> _TASK DIRECTIONS_: Some entries follow. Reproduce exactly the lines starting at the one with "floorplanning,start_util,27.8,%" and stopping after the one with "(start not counted)".

> _DATA PROVIDED_:
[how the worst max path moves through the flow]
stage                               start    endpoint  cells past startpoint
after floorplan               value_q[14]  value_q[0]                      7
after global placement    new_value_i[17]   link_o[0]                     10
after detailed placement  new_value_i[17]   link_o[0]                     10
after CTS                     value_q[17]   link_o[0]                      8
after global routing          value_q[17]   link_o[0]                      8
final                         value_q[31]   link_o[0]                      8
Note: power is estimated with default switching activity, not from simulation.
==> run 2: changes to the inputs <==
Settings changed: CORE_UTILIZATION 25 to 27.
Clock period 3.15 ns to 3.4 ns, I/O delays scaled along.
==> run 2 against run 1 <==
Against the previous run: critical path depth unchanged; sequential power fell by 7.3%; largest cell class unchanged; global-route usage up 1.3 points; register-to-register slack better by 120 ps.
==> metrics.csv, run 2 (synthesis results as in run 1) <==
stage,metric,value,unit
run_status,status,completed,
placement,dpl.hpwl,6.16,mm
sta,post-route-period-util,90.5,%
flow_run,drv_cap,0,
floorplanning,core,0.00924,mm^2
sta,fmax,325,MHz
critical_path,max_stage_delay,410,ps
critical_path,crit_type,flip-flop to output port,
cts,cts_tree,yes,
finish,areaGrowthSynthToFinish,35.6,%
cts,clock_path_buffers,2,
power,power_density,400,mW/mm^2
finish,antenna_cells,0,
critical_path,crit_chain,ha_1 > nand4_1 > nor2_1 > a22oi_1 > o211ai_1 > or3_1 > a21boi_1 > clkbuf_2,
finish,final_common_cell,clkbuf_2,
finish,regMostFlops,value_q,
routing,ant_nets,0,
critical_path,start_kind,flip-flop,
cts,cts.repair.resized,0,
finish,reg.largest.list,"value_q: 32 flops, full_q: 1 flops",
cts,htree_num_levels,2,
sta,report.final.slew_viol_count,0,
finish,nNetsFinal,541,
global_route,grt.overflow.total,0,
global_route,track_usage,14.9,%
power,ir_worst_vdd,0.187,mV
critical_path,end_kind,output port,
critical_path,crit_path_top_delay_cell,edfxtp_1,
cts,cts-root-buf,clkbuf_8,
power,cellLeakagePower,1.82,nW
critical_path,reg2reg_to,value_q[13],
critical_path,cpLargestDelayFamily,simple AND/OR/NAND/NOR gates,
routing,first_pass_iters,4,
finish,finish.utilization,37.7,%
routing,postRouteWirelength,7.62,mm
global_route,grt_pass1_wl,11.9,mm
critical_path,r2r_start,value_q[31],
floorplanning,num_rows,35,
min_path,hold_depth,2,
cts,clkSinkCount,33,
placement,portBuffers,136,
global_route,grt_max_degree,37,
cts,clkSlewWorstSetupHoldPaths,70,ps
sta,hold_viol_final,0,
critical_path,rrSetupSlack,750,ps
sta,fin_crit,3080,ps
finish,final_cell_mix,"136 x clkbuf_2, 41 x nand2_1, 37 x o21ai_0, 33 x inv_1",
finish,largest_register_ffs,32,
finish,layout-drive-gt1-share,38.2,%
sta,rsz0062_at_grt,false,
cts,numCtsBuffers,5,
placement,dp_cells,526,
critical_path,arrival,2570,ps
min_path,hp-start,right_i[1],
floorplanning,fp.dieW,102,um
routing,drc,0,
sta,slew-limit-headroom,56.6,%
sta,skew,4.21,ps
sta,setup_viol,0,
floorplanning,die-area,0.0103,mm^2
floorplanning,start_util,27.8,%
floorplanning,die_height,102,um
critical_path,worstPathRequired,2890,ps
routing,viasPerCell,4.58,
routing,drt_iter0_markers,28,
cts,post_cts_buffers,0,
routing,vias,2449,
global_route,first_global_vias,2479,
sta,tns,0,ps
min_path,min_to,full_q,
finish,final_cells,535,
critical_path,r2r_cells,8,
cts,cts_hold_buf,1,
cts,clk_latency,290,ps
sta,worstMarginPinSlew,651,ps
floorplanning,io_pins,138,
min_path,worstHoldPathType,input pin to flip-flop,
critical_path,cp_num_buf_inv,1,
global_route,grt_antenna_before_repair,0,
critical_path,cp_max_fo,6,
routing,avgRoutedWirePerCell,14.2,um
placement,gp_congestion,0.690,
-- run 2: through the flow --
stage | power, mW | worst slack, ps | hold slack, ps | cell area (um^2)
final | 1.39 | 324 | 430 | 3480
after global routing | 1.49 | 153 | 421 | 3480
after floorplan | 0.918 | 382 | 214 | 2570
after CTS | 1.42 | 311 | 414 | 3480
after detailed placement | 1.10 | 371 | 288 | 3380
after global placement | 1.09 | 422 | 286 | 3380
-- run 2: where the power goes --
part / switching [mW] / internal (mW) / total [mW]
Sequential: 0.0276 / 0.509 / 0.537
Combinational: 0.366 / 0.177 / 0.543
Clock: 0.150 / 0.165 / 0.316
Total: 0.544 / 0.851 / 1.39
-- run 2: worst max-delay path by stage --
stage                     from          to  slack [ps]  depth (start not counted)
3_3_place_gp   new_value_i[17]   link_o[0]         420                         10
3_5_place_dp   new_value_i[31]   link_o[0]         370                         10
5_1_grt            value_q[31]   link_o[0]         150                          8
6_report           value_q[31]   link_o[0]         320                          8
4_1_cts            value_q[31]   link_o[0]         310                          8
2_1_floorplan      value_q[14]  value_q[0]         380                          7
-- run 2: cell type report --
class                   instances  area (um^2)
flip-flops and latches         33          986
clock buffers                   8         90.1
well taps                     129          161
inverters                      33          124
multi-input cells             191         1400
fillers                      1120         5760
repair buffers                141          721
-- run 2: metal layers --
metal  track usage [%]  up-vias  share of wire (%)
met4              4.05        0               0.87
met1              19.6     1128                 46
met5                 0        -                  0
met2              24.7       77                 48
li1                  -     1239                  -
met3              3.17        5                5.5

> _OUTPUT FOR THIS TASK_:
floorplanning,start_util,27.8,%
floorplanning,die_height,102,um
critical_path,worstPathRequired,2890,ps
routing,viasPerCell,4.58,
routing,drt_iter0_markers,28,
cts,post_cts_buffers,0,
routing,vias,2449,
global_route,first_global_vias,2479,
sta,tns,0,ps
min_path,min_to,full_q,
finish,final_cells,535,
critical_path,r2r_cells,8,
cts,cts_hold_buf,1,
cts,clk_latency,290,ps
sta,worstMarginPinSlew,651,ps
floorplanning,io_pins,138,
min_path,worstHoldPathType,input pin to flip-flop,
critical_path,cp_num_buf_inv,1,
global_route,grt_antenna_before_repair,0,
critical_path,cp_max_fo,6,
routing,avgRoutedWirePerCell,14.2,um
placement,gp_congestion,0.690,
-- run 2: through the flow --
stage | power, mW | worst slack, ps | hold slack, ps | cell area (um^2)
final | 1.39 | 324 | 430 | 3480
after global routing | 1.49 | 153 | 421 | 3480
after floorplan | 0.918 | 382 | 214 | 2570
after CTS | 1.42 | 311 | 414 | 3480
after detailed placement | 1.10 | 371 | 288 | 3380
after global placement | 1.09 | 422 | 286 | 3380
-- run 2: where the power goes --
part / switching [mW] / internal (mW) / total [mW]
Sequential: 0.0276 / 0.509 / 0.537
Combinational: 0.366 / 0.177 / 0.543
Clock: 0.150 / 0.165 / 0.316
Total: 0.544 / 0.851 / 1.39
-- run 2: worst max-delay path by stage --
stage                     from          to  slack [ps]  depth (start not counted)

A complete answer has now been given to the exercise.